悪役令息に転生した俺は『原作知識』を駆使して破滅エンドを回避する 〜 前世の記憶が戻った途端に原作には無い展開が始まったんだけど、ちょっと待って!?〜

彼方こなた

第一章

第1話 ーー転生。ただし、悪役として



 目を覚めた瞬間、俺は悟った。――ここは、俺の部屋では無い。

 

「お目覚めですか。アルベルト様」


 俺の名を呼ぶ声。

 意識が覚醒して、俺はぐるりと部屋の中を確認する。


「お怪我をさせてしまい申し訳ございません! アルベルト様、どのような処罰も受けさせていただきます」


 部屋にいるのは俺の従者たち。皆、緊張した面持ちを隠せていない。
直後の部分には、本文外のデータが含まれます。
**src/rtl/sram_pkg.sv**
```systemverilog
// Shared definitions for the SRAM write path: bus widths, w_din field
// offsets and the writer state encoding also used by the arbiter.
package sram_pkg;

    localparam int ADDR_WIDTH = 19;
    localparam int DATA_WIDTH = 32;
    localparam int MASK_WIDTH = 4;
    localparam int PIX_WIDTH  = 8;

    // w_din = {mask, addr, data}, data in the low bits
    localparam int W_DATA_LSB = 0;
    localparam int W_ADDR_LSB = DATA_WIDTH;

    function automatic int w_mask_lsb(input int addr_width);
        return DATA_WIDTH + addr_width;
    endfunction

    function automatic int w_din_width(input int addr_width);
        return MASK_WIDTH + addr_width + DATA_WIDTH;
    endfunction

    // Writer frame state
    localparam logic [0:0] ST_IDLE   = 1'b0;
    localparam logic [0:0] ST_ACTIVE = 1'b1;

    // Byte-enable mask covering lanes 0..last_lane
    function automatic logic [MASK_WIDTH-1:0] lane_mask(input logic [1:0] last_lane);
        logic [MASK_WIDTH-1:0] m;
        case (last_lane)
            2'd0:    m = 4'b0001;
            2'd1:    m = 4'b0011;
            2'd2:    m = 4'b0111;
            default: m = 4'b1111;
        endcase
        return m;
    endfunction

endpackage

```
**src/rtl/sram_pixel_packer.sv**
```systemverilog
// 4:1 pixel accumulator. Packs 8-bit pixels into a 32-bit word, lane 0 in
// the low byte, and produces the byte mask of the filled lanes. The packed
// word is presented combinationally in the cycle the closing pixel is taken
// so the parent can register it straight into its output stage.
module sram_pixel_packer (
    input  logic        clock,
    input  logic        reset,
    input  logic        pix_take,
    input  logic        pix_restart,
    input  logic        pix_last,
    input  logic [7:0]  pix_data,
    output logic        word_emit,
    output logic [31:0] word_data,
    output logic [3:0]  word_mask
);
    import sram_pkg::*;

    logic [1:0]  fill_cnt;
    logic [23:0] acc_data;
    logic [1:0]  lane;
    logic [31:0] base_data;

    // Place the incoming pixel in its lane; a restart ignores any partial word
    always_comb begin
        lane      = pix_restart ? 2'd0 : fill_cnt;
        base_data = pix_restart ? 32'h0 : {8'h00, acc_data};
        word_data = base_data | ({24'h0, pix_data} << {lane, 3'b000});
        word_mask = lane_mask(lane);
        word_emit = pix_take && ((lane == 2'd3) || pix_last);
    end

    // Accumulate lanes; an emitted word leaves the accumulator empty
    always_ff @(posedge clock or posedge reset) begin
        if (reset) begin
            fill_cnt <= 2'd0;
            acc_data <= 24'h0;
        end else if (pix_take) begin
            if (word_emit) begin
                fill_cnt <= 2'd0;
                acc_data <= 24'h0;
            end else begin
                fill_cnt <= lane + 2'd1;
                acc_data <= word_data[23:0];
            end
        end
    end

endmodule

```
**src/rtl/sram_pixel_writer.sv**
```systemverilog
// Pixel stream to SRAM arbiter write port. Packs grayscale pixels four per
// word, tracks the frame word address, and reports frame completion and
// overrun. Optional ping-pong buffering is enabled by defining the macro
// SRAM_WRITER_DOUBLE_BUFFER_EN.
module sram_pixel_writer #(
    parameter int ADDR_WIDTH  = sram_pkg::ADDR_WIDTH,
    parameter int FRAME_BASE  = 0,
    parameter int FRAME_WORDS = 19200
) (
    input  logic                      clock,
    input  logic                      reset,
    input  logic                      pix_valid,
    output logic                      pix_ready,
    input  logic [7:0]                pix_data,
    input  logic                      pix_sof,
    input  logic                      pix_eof,
    output logic                      w_din_valid,
    input  logic                      w_din_ready,
    output logic [36+ADDR_WIDTH-1:0]  w_din,
    output logic                      frame_done,
    output logic [7:0]                frame_count,
    output logic                      overrun,
    output logic                      buf_sel
);
    import sram_pkg::*;

    localparam logic [ADDR_WIDTH-1:0] BASE0    = ADDR_WIDTH'(FRAME_BASE);
    localparam logic [ADDR_WIDTH-1:0] LAST_IDX = ADDR_WIDTH'(FRAME_WORDS - 1);

    logic [0:0]            state;
    logic                  eof_seen;
    logic                  w_eof;
    logic [ADDR_WIDTH-1:0] wd_idx;

    logic                  pix_acc;
    logic                  out_hs;
    logic                  eof_hs;
    logic                  in_frame;
    logic                  take;
    logic                  restart;
    logic                  emit;
    logic [31:0]           word_data;
    logic [3:0]            word_mask;
    logic [ADDR_WIDTH-1:0] cur_idx;
    logic [ADDR_WIDTH-1:0] next_idx;
    logic                  wrap;
    logic [ADDR_WIDTH-1:0] word_base;
    logic [ADDR_WIDTH-1:0] word_addr;

    // Handshakes and frame qualification; pixels after eof or outside a
    // frame are dropped unless they start a new one
    always_comb begin
        pix_ready = !w_din_valid || w_din_ready;
        pix_acc   = pix_valid && pix_ready;
        out_hs    = w_din_valid && w_din_ready;
        eof_hs    = out_hs && w_eof;
        in_frame  = (state == ST_ACTIVE) && !eof_seen;
        restart   = pix_acc && pix_sof;
        take      = pix_acc && (pix_sof || in_frame);
        cur_idx   = restart ? '0 : wd_idx;
        wrap      = (cur_idx == LAST_IDX);
        next_idx  = wrap ? '0 : cur_idx + ADDR_WIDTH'(1);
        word_addr = word_base + cur_idx;
    end

`ifdef SRAM_WRITER_DOUBLE_BUFFER_EN
    localparam logic [ADDR_WIDTH-1:0] BASE1 = ADDR_WIDTH'(FRAME_BASE + FRAME_WORDS);

    logic frame_buf;
    logic next_buf;
    logic cur_buf;

    // A frame starting in the same cycle its predecessor completes already
    // belongs to the other buffer
    always_comb begin
        next_buf  = buf_sel ^ eof_hs;
        cur_buf   = restart ? next_buf : frame_buf;
        word_base = cur_buf ? BASE1 : BASE0;
    end

    // Buffer toggles on every completed frame; the frame latches its buffer at sof
    always_ff @(posedge clock or posedge reset) begin
        if (reset) begin
            buf_sel   <= 1'b0;
            frame_buf <= 1'b0;
        end else begin
            if (eof_hs)
                buf_sel <= ~buf_sel;
            if (restart)
                frame_buf <= next_buf;
        end
    end
`else
    assign word_base = BASE0;
    assign buf_sel   = 1'b0;
`endif

    sram_pixel_packer u_packer (
        .clock       (clock),
        .reset       (reset),
        .pix_take    (take),
        .pix_restart (restart),
        .pix_last    (pix_eof),
        .pix_data    (pix_data),
        .word_emit   (emit),
        .word_data   (word_data),
        .word_mask   (word_mask)
    );

    // One-word output register toward the arbiter, held while stalled
    always_ff @(posedge clock or posedge reset) begin
        if (reset) begin
            w_din_valid <= 1'b0;
            w_din       <= '0;
            w_eof       <= 1'b0;
        end else if (emit) begin
            w_din_valid <= 1'b1;
            w_din       <= {word_mask, word_addr, word_data};
            w_eof       <= pix_eof;
        end else if (out_hs) begin
            w_din_valid <= 1'b0;
        end
    end

    // Word index within the frame; wrapping without eof flags a sticky overrun
    always_ff @(posedge clock or posedge reset) begin
        if (reset) begin
            wd_idx   <= '0;
            overrun  <= 1'b0;
            eof_seen <= 1'b0;
        end else if (take) begin
            eof_seen <= pix_eof;
            if (emit) begin
                wd_idx <= next_idx;
                if (wrap && !pix_eof)
                    overrun <= 1'b1;
            end else if (restart) begin
                wd_idx <= '0;
            end
        end
    end

    // Frame FSM plus completion pulse and counter
    always_ff @(posedge clock or posedge reset) begin
        if (reset) begin
            state       <= ST_IDLE;
            frame_done  <= 1'b0;
            frame_count <= 8'd0;
        end else begin
            frame_done <= eof_hs;
            if (eof_hs)
                frame_count <= frame_count + 8'd1;
            if (restart)
                state <= ST_ACTIVE;
            else if (eof_hs)
                state <= ST_IDLE;
        end
    end

endmodule

```
**config.mk**
```make
export PLATFORM = sky130hd
export DESIGN_NAME = sram_pixel_writer
export DESIGN_NICKNAME = d
export VERILOG_FILES = /design/src/rtl/sram_pkg.sv /design/src/rtl/sram_pixel_packer.sv /design/src/rtl/sram_pixel_writer.sv
export SDC_FILE = /design/constraint.sdc
export NUM_CORES = 1
export LEC_CHECK = 0
export BUFFER_PORTS_ARGS = -buffer_cell sky130_fd_sc_hd__buf_2
export CELL_PAD_IN_SITES_DETAIL_PLACEMENT = 0
export CELL_PAD_IN_SITES_GLOBAL_PLACEMENT = 1
export CORE_MARGIN = 1.5
export CORE_UTILIZATION = 39
export DETAILED_ROUTE_END_ITERATION = 8
export GPL_TIMING_DRIVEN = 0
export PLACE_DENSITY = 0.79
export SLEW_MARGIN = 20
export SYNTH_ARGS = -nofsm -noshare
export SYNTH_HDL_FRONTEND = slang
export SYNTH_SLANG_ARGS = --single-unit
export TNS_END_PERCENT = 100
```
**constraint.sdc**
```tcl
create_clock -name clock -period 3.6 [get_ports clock]
set_clock_uncertainty 0.15 [all_clocks]
set_input_delay 0.72 -clock clock [delete_from_list [all_inputs] [get_ports clock]]
set_output_delay 0.72 -clock clock [all_outputs]
set_load 0.005 [all_outputs]
```
==> impl_metrics.toml, run 1 <==
[status]
result_of_the_run = "completed"

[floorplan]
design.die.area_um2 = 13330
die_height_um = 115.4
die_w_um = 115.4
start_util_pct = 40.55
boundaryPins = 82
core_area_um2 = 12160
row_count = 40

[final_layout]
layout.cells.most_common_list = "dfrtp_1, buf_2, nand2_1, nor2_1, a22o_1"
instances_no_fill = 762
antenna_cells = 0
design.final.nets = 600
area_delta_synth_final_pct = 26.95
layout.cells.most_common = "dfrtp_1"
layout-drive-gt1-share_pct = 23.23
multiInputGateArea_um2 = 1938
layout.area.seq_um2 = 2853
post-route-cell-area_um2 = 6260
final.fill_count = 1122

[critical_path]
crit_required_ns = 3.79
cp_data_arrival_time_ns = 3.62
worstSetupStartpointType = "flop"
path_max_fanout = 10
setup.worst_path.end_class = "flop"
path_class = "reg2reg"

[worst_hold_path]
worst_hold_path_type = "in2async"

[detailed_routing]
drt_pre_antenna_iters = 5
avgRoutedWirePerCell_um = 17.27
post_drt_via_cell_ratio = 5.367
number_of_vias_in_the_routed_layout = 4090
route.antenna.remaining_nets = 0
routed_wl_um = 13160
drc_violation_count_after_routing = 0
drt_iter0_drc = 236

[yosys]
postSynth.asyncResetShare_pct = 100.0
yosysUniqueCellTypes = 47
syn_area_um2 = 4931
synth.yosys.warnings = 0
syn-num-nets = 496
synth-edff-count = 0
synth_flop_cell = "dfrtp_1"
synth.avg_cell_area_um2 = 10.34
synthCells = 477
yosysSeqAreaShare_pct = 57.85
yosys_register_bits = 114

[global_routing]
grt_pass1_vias = 4163
antenna_found_initial = 0
grt_remaining_overflow = 0
grt_start_max_net_pins = 35
global_route_usage_sum_pct = 21.33
grt_first_pass_wirelength_um = 21470

[place]
buffer_ports.inserted = 80
placed_area_um2 = 5605
place.detailed.instances = 728
placement.setup.worst_slack_ns = -1.169
gpl.final_weighted_congestion = 0.8285
dp_hpwl_um = 9303

[cts]
clock_sink_count = 114
tritoncts = "built"
cts.clk_slew.worst_paths_ns = 0.05
ctsRootBufferMaster = "clkbuf_16"
worst_skew_late_latency_ns = 0.41
clk_path_buf_depth = 2
cts-buffers-inserted = 17
ctsHoldBuffers = 0
number_of_h_tree_levels = 4

[sta]
hold_viol = 0
setup_ws_ns = 0.1629
setup_violations = 0
fmaxAchievable_mhz = 290.9
final_min_period_over_clock_period_pct = 95.48
final.setup.tns_ns = 0
pins_over_their_slew_limit = 0
final.min_clock_period_ns = 3.437
worst_slew_pin_slew_ns = 0.9811
timing.slew.headroom_pct = 34.43

[power_and_ir_drop]
lkg_pwr_nw = 3.045
p_total_w = 0.004127
power.density_nw_per_um2 = 659.3
vdd_ir_drop_max_uv = 392.4

[run]
maxCapViolCount = 0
俺が下してきた処罰の前例を知っているのだから、仕方の無いことだが。


「――良い。許す」


 俺の言葉が部屋に響く。

 何人かが「え!?」と声を漏らしたのを聞こえた。彼女たちは慌てて口を押さえて、身を小さくする。


「……申し訳ございません。今、なんと仰られたのでしょうか?」


 大半が俺の態度に困惑している中で、俺の世話係をしている期間が一番長い(二年ほど)メイドが恐る恐る聞いてきた。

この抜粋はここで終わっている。